:: Goal of the exercise ::
From the line that contains "step / utilization (%) / std cells" through the line that contains "met3: 5.73 / 11", output every line of the listing below exactly and leave out all the rest.

:: Exercise data ::
File: src/rtl/bcd_display_formatter.sv
// bcd_display_formatter: signed 18-bit to six-digit blanked BCD display codes via serial double-dabble.
module bcd_display_formatter (
  input  logic        clk,
  input  logic        rst,
  input  logic        start,
  input  logic [17:0] din,
  output logic        busy,
  output logic        done,
  output logic        ovf,
  output logic [23:0] digits
);
  typedef enum logic [1:0] {IDLE, CONV, FMT} state_t;
  state_t state_q;
  logic [4:0] cnt_q;
  logic [23:0] acc_q, adj_d, digits_d;
  logic [17:0] mag_q;
  logic [18:0] mag_d;
  logic sign_q, ovf_d, lead_z;
  assign busy = state_q != IDLE;
  assign mag_d = din[17] ? -{din[17], din} : {din[17], din};
  always_comb begin
    adj_d = acc_q;
    for (int i = 0; i < 6; i++)
      adj_d[4*i +: 4] = acc_q[4*i +: 4] >= 4'd5 ? acc_q[4*i +: 4] + 4'd3 : acc_q[4*i +: 4];
  end
  // Blank leading zeros, then drop the minus sign into the blank just left of the first digit.
  always_comb begin
    digits_d = acc_q;
    lead_z = 1'b1;
    for (int i = 5; i >= 1; i--) begin
      lead_z = lead_z & (acc_q[4*i +: 4] == 4'd0);
      digits_d[4*i +: 4] = lead_z ? 4'hC : acc_q[4*i +: 4];
    end
    if (sign_q)
      for (int i = 5; i >= 1; i--)
        if (digits_d[4*i +: 4] == 4'hC && digits_d[4*i-4 +: 4] != 4'hC) digits_d[4*i +: 4] = 4'hA;
    ovf_d = sign_q && acc_q[23:20] != 4'd0;
    if (ovf_d) digits_d = 24'hAAAAAA;
  end
  always_ff @(posedge clk or posedge rst) begin
    if (rst) begin
      state_q <= IDLE;
      cnt_q   <= '0;
      acc_q   <= '0;
      mag_q   <= '0;
      sign_q  <= 1'b0;
      done    <= 1'b0;
      ovf     <= 1'b0;
      digits  <= 24'hCCCCCC;
    end else begin
      done <= 1'b0;
      case (state_q)
        IDLE: if (start) begin
          sign_q  <= din[17];
          mag_q   <= mag_d[17:0];
          acc_q   <= '0;
          cnt_q   <= '0;
          state_q <= CONV;
        end
        CONV: if (cnt_q == 5'd18) state_q <= FMT;
        else begin
          acc_q <= {adj_d[22:0], mag_q[17]};
          mag_q <= {mag_q[16:0], 1'b0};
          cnt_q <= cnt_q + 5'd1;
        end
        default: begin
          digits  <= digits_d;
          ovf     <= ovf_d;
          done    <= 1'b1;
          state_q <= IDLE;
        end
      endcase
    end
  end
endmodule
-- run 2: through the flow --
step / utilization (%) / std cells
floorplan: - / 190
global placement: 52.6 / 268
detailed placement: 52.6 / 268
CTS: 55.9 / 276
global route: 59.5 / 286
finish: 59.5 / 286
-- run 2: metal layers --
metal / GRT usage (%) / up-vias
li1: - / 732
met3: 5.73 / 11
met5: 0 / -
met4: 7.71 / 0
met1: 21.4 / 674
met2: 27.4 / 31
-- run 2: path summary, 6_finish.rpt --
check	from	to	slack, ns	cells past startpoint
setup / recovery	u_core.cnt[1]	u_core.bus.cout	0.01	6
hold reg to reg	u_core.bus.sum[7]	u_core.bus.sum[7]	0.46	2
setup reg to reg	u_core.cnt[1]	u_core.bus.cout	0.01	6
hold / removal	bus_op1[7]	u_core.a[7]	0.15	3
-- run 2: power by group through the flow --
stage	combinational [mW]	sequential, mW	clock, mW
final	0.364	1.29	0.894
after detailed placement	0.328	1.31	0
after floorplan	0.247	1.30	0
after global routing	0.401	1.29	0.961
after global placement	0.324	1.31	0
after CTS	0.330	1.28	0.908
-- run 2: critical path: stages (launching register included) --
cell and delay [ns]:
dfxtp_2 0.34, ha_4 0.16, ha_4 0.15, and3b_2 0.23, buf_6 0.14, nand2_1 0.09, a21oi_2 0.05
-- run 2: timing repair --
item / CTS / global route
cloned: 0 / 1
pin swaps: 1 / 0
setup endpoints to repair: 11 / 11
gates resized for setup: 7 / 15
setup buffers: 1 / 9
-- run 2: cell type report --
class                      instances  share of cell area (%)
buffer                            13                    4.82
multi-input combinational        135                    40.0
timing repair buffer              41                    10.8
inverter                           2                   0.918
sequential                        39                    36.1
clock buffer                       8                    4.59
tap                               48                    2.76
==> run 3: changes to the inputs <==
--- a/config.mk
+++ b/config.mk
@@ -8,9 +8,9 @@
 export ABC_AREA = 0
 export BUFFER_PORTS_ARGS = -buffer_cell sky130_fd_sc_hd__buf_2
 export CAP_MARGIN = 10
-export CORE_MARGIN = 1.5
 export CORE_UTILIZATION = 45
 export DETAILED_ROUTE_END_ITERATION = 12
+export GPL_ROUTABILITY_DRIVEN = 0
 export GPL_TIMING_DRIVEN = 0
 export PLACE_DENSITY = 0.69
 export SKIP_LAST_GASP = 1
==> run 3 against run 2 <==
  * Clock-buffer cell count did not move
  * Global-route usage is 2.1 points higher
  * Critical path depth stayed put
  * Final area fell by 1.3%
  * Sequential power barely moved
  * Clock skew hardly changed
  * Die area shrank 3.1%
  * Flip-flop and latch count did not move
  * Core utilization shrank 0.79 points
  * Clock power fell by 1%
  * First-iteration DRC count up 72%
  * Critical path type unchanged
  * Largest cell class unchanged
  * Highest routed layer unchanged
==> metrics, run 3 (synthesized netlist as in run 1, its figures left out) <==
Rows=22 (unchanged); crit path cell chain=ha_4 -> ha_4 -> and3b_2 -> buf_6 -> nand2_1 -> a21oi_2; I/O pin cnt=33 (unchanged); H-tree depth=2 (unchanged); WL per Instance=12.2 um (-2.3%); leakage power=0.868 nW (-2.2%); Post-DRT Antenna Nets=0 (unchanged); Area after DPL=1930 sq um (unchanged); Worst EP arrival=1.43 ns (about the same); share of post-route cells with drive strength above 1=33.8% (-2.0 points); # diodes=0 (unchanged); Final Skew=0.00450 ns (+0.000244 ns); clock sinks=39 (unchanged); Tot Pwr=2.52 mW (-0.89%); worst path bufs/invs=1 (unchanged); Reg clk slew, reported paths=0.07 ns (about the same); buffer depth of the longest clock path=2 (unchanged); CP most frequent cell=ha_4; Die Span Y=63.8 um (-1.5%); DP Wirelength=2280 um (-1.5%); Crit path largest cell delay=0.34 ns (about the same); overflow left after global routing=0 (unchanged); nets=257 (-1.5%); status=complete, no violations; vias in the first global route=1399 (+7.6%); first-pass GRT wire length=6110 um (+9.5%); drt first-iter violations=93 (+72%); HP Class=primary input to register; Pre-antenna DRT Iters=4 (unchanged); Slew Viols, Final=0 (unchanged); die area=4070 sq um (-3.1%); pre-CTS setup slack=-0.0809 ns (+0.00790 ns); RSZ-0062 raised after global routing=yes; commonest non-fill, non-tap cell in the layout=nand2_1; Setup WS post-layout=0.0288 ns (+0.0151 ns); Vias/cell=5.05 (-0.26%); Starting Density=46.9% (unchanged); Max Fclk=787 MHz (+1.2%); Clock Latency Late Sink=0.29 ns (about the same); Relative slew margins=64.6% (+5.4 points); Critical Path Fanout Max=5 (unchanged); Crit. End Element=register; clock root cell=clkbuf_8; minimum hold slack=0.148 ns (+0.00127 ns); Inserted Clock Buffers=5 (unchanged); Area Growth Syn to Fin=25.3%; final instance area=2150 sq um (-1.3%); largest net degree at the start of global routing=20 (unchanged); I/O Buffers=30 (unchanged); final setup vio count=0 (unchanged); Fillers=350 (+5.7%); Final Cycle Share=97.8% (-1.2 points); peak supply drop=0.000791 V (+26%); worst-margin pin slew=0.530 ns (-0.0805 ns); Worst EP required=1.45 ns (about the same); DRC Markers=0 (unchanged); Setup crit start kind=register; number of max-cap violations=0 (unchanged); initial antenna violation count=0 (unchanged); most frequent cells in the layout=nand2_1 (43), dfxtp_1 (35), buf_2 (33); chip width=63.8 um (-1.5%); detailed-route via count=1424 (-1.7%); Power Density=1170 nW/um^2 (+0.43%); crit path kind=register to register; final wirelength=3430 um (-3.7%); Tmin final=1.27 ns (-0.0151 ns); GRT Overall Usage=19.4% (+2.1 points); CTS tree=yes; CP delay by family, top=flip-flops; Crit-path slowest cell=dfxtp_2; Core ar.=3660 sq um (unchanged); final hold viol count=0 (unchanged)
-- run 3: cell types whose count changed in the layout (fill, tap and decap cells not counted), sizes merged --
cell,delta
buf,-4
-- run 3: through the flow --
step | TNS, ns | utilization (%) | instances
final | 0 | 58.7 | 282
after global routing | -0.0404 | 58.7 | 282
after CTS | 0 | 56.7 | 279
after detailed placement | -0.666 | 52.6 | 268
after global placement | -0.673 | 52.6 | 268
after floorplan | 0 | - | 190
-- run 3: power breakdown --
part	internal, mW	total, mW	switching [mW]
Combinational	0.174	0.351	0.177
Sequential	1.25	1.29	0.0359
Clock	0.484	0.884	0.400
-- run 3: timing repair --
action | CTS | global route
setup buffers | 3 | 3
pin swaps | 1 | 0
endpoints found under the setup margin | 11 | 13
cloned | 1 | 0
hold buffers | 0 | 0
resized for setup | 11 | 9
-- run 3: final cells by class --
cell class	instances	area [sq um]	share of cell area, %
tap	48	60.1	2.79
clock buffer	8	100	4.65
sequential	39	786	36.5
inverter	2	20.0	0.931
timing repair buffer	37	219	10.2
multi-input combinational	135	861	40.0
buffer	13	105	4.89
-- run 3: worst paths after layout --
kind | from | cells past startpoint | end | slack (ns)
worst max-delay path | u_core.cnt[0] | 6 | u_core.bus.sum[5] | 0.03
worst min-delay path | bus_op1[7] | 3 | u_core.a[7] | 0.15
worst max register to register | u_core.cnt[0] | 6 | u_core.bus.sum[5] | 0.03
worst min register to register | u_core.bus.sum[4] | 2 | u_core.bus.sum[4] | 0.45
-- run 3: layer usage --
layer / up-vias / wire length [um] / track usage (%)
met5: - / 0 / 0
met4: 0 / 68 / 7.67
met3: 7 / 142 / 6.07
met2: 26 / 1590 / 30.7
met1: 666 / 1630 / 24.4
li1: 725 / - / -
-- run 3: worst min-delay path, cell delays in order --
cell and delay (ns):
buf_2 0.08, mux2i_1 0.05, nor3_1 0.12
$ cat src/rtl/pipe_skid_buf.sv
// Generic width-parametrised valid/ready register with a one-entry skid slot.
module pipe_skid_buf
    import mem_wb_pipe_reg_pkg::*;
#(
    parameter int unsigned WIDTH = 8
) (
    input  logic             clk,
    input  logic             rst,
    input  logic             flush,
    input  logic             in_valid,
    output logic             in_ready,
    input  logic [WIDTH-1:0] in_data,
    output logic             out_valid,
    input  logic             out_ready,
    output logic [WIDTH-1:0] out_data
);

    skid_state_e      state_q, state_d;
    logic [WIDTH-1:0] main_q, main_d;
    logic [WIDTH-1:0] skid_q, skid_d;
    logic             in_ready_q;
    logic             accept, drain;

    assign in_ready  = in_ready_q;
    assign out_valid = (state_q != StEmpty);
    assign out_data  = main_q;
    assign accept    = in_valid & in_ready_q;
    assign drain     = out_valid & out_ready;

    always_comb begin
        state_d = state_q;
        main_d  = main_q;
        skid_d  = skid_q;
        if (flush) begin
            // Payload registers keep their contents; only the state forgets them.
            state_d = StEmpty;
        end else begin
            unique case (state_q)
                StEmpty: begin
                    if (accept) begin
                        main_d  = in_data;
                        state_d = StOne;
                    end
                end
                StOne: begin
                    if (accept && drain) begin
                        main_d = in_data;
                    end else if (accept) begin
                        skid_d  = in_data;
                        state_d = StFull;
                    end else if (drain) begin
                        state_d = StEmpty;
                    end
                end
                StFull: begin
                    if (drain) begin
                        main_d  = skid_q;
                        state_d = StOne;
                    end
                end
                default: state_d = StEmpty;
            endcase
        end
    end

    always_ff @(posedge clk or negedge rst) begin
        if (!rst) begin
            state_q    <= StEmpty;
            main_q     <= '0;
            skid_q     <= '0;
            in_ready_q <= 1'b1;
        end else begin
            state_q    <= state_d;
            main_q     <= main_d;
            skid_q     <= skid_d;
            in_ready_q <= (state_d != StFull);
        end
    end

endmodule

$ cat src/rtl/mem_wb_pipe_reg.sv
// MEM->WB pipeline register with skid buffer, flush, dest-zero squash and write-back mux.
// Optional forwarding outputs are enabled by defining MEMWB_BYPASS_EN.
module mem_wb_pipe_reg
    import mem_wb_pipe_reg_pkg::*;
#(
    parameter int unsigned WORD_LEN         = WORD_LEN_DEF,
    parameter int unsigned REG_ADDR_LEN     = REG_FILE_ADDR_LEN,
    parameter bit          ZERO_DEST_SQUASH = 1'b1
) (
    input  logic                    clk,
    input  logic                    rst,
    input  logic                    in_valid,
    output logic                    in_ready,
    input  logic                    in_wb_en,
    input  logic                    in_mem_r_en,
    input  logic [WORD_LEN-1:0]     in_alu_res,
    input  logic [WORD_LEN-1:0]     in_mem_val,
    input  logic [REG_ADDR_LEN-1:0] in_dest,
    input  logic                    flush,
    output logic                    out_valid,
    input  logic                    out_ready,
    output logic                    out_wb_en,
    output logic                    out_mem_r_en,
    output logic [WORD_LEN-1:0]     out_alu_res,
    output logic [WORD_LEN-1:0]     out_mem_val,
    output logic [REG_ADDR_LEN-1:0] out_dest,
`ifdef MEMWB_BYPASS_EN
    output logic                    byp_valid,
    output logic [REG_ADDR_LEN-1:0] byp_dest,
    output logic [WORD_LEN-1:0]     byp_value,
`endif
    output logic [WORD_LEN-1:0]     wb_value
);

    localparam int unsigned PAYLOAD_W = payload_width(WORD_LEN, REG_ADDR_LEN);

    logic [PAYLOAD_W-1:0] in_payload;
    logic [PAYLOAD_W-1:0] out_payload;
    logic                 held_wb_en;
    logic                 dest_squash;

    assign in_payload = {in_wb_en, in_mem_r_en, in_dest, in_alu_res, in_mem_val};

    pipe_skid_buf #(
        .WIDTH(PAYLOAD_W)
    ) u_skid (
        .clk      (clk),
        .rst      (rst),
        .flush    (flush),
        .in_valid (in_valid),
        .in_ready (in_ready),
        .in_data  (in_payload),
        .out_valid(out_valid),
        .out_ready(out_ready),
        .out_data (out_payload)
    );

    assign {held_wb_en, out_mem_r_en, out_dest, out_alu_res, out_mem_val} = out_payload;

    // r0 is hardwired, so a write to it is dropped but the entry still retires.
    assign dest_squash = ZERO_DEST_SQUASH && (out_dest == '0);
    assign out_wb_en   = out_valid & held_wb_en & ~dest_squash;
    assign wb_value    = out_mem_r_en ? out_mem_val : out_alu_res;

`ifdef MEMWB_BYPASS_EN
    assign byp_valid = out_valid & out_wb_en;
    assign byp_dest  = out_dest;
    assign byp_value = wb_value;
`endif

endmodule

$ cat config.mk
export PLATFORM = sky130hd
export DESIGN_NAME = mem_wb_pipe_reg
export DESIGN_NICKNAME = d
export VERILOG_FILES = /design/src/rtl/mem_wb_pipe_reg_pkg.sv /design/src/rtl/pipe_skid_buf.sv /design/src/rtl/mem_wb_pipe_reg.sv
export SDC_FILE = /design/constraint.sdc
export NUM_CORES = 1
export LEC_CHECK = 0
export ABC_AREA = 1
export CORE_ASPECT_RATIO = 1.2
export CORE_MARGIN = 2
export CORE_UTILIZATION = 54
export DETAILED_ROUTE_END_ITERATION = 12
export PLACE_DENSITY_LB_ADDON = 0.08
export SLEW_MARGIN = 10
export SYNTH_ARGS = -nofsm -noshare
export SYNTH_HDL_FRONTEND = slang
export SYNTH_SLANG_ARGS = --single-unit
export TNS_END_PERCENT = 5
$ cat constraint.sdc
create_clock -name clk -period 3.67 [get_ports clk]
set_input_delay 1.101 -clock clk [delete_from_list [all_inputs] [get_ports clk]]
set_output_delay 1.101 -clock clk [all_outputs]
set_load 0.02 [all_outputs]
[src/rtl/periph_gpio_apb.sv]
// APB GPIO controller: one-wait-state APB slave, pad sync, rising-edge level irq.
// Define PERIPH_GPIO_ATOMIC_EN to add the OUT_SET/OUT_CLR write-only registers.
module periph_gpio_apb
   import periph_gpio_pkg::*;
#(
   parameter int PADDR = 32,
   parameter int PDATA = 32,
   parameter int GPIO  = 16
) (
   input  logic             clk,
   input  logic             rst,
   input  logic             psel,
   input  logic             penable,
   input  logic             pwrite,
   input  logic [PADDR-1:0] paddr,
   input  logic [PDATA-1:0] pwdata,
   output logic [PDATA-1:0] prdata,
   output logic             pready,
   output logic             pslverr,
   input  logic [GPIO-1:0]  gpio_in,
   output logic [GPIO-1:0]  gpio_out,
   output logic [GPIO-1:0]  gpio_oe,
   output logic             irq
);

   if (GPIO > PDATA) begin : g_width_chk
      $error("periph_gpio_apb: GPIO must not exceed PDATA");
   end

   apb_state_e      state, nxt;
   logic [GPIO-1:0] sync, rise;
   logic [GPIO-1:0] int_en, int_stat, clr, rd, wd;
   logic [4:0]      ofs;
   logic            mapped, err, wr_ok;
   logic            unused_ok;

   assign unused_ok = ^{paddr, pwdata};
   assign ofs       = {paddr[4:2], 2'b00};
   assign wd        = pwdata[GPIO-1:0];

   periph_gpio_sync #(.GPIO(GPIO)) u_sync (
      .clk  (clk),
      .rst  (rst),
      .pad  (gpio_in),
      .sync (sync),
      .rise (rise)
   );

   always_ff @(posedge clk) begin
      if (rst) state <= IDLE;
      else     state <= nxt;
   end

   always_comb begin
      nxt = state;
      case (state)
         IDLE:    if (psel && !penable) nxt = SETUP;
         SETUP:   if (!psel) nxt = IDLE;
                  else if (penable) nxt = ACCESS;
         ACCESS:  nxt = IDLE;
         default: nxt = IDLE;
      endcase
   end

   always_comb begin
      mapped = 1'b1;
      rd     = '0;
      case (ofs)
         GPIO_OFS_OUT:      rd = gpio_out;
         GPIO_OFS_OE:       rd = gpio_oe;
         GPIO_OFS_IN:       rd = sync;
         GPIO_OFS_INT_EN:   rd = int_en;
         GPIO_OFS_INT_STAT: rd = int_stat;
`ifdef PERIPH_GPIO_ATOMIC_EN
         GPIO_OFS_SET, GPIO_OFS_CLR: rd = '0;
`endif
         default:           mapped = 1'b0;
      endcase
      err = !mapped || (pwrite && ofs == GPIO_OFS_IN);
   end

   always_comb begin
      pready  = (state == ACCESS);
      pslverr = pready && err;
      prdata  = '0;
      if (pready && !err) prdata[GPIO-1:0] = rd;
   end

   assign wr_ok = (state == ACCESS) && pwrite && !err;
   assign clr   = (wr_ok && ofs == GPIO_OFS_INT_STAT) ? wd : '0;

   // set term is OR-ed after the clear so a coincident edge wins
   always_ff @(posedge clk) begin
      if (rst) begin
         gpio_out <= '0;
         gpio_oe  <= '0;
         int_en   <= '0;
         int_stat <= '0;
         irq      <= 1'b0;
      end else begin
         int_stat <= (int_stat & ~clr) | (rise & int_en);
         irq      <= |(int_stat & int_en);
         if (wr_ok) begin
            case (ofs)
               GPIO_OFS_OUT:    gpio_out <= wd;
               GPIO_OFS_OE:     gpio_oe  <= wd;
               GPIO_OFS_INT_EN: int_en   <= wd;
`ifdef PERIPH_GPIO_ATOMIC_EN
               GPIO_OFS_SET:    gpio_out <= gpio_out | wd;
               GPIO_OFS_CLR:    gpio_out <= gpio_out & ~wd;
`endif
               default: ;
            endcase
         end
      end
   end

endmodule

:: Answer to the problem ::
step / utilization (%) / std cells
floorplan: - / 190
global placement: 52.6 / 268
detailed placement: 52.6 / 268
CTS: 55.9 / 276
global route: 59.5 / 286
finish: 59.5 / 286
-- run 2: metal layers --
metal / GRT usage (%) / up-vias
li1: - / 732
met3: 5.73 / 11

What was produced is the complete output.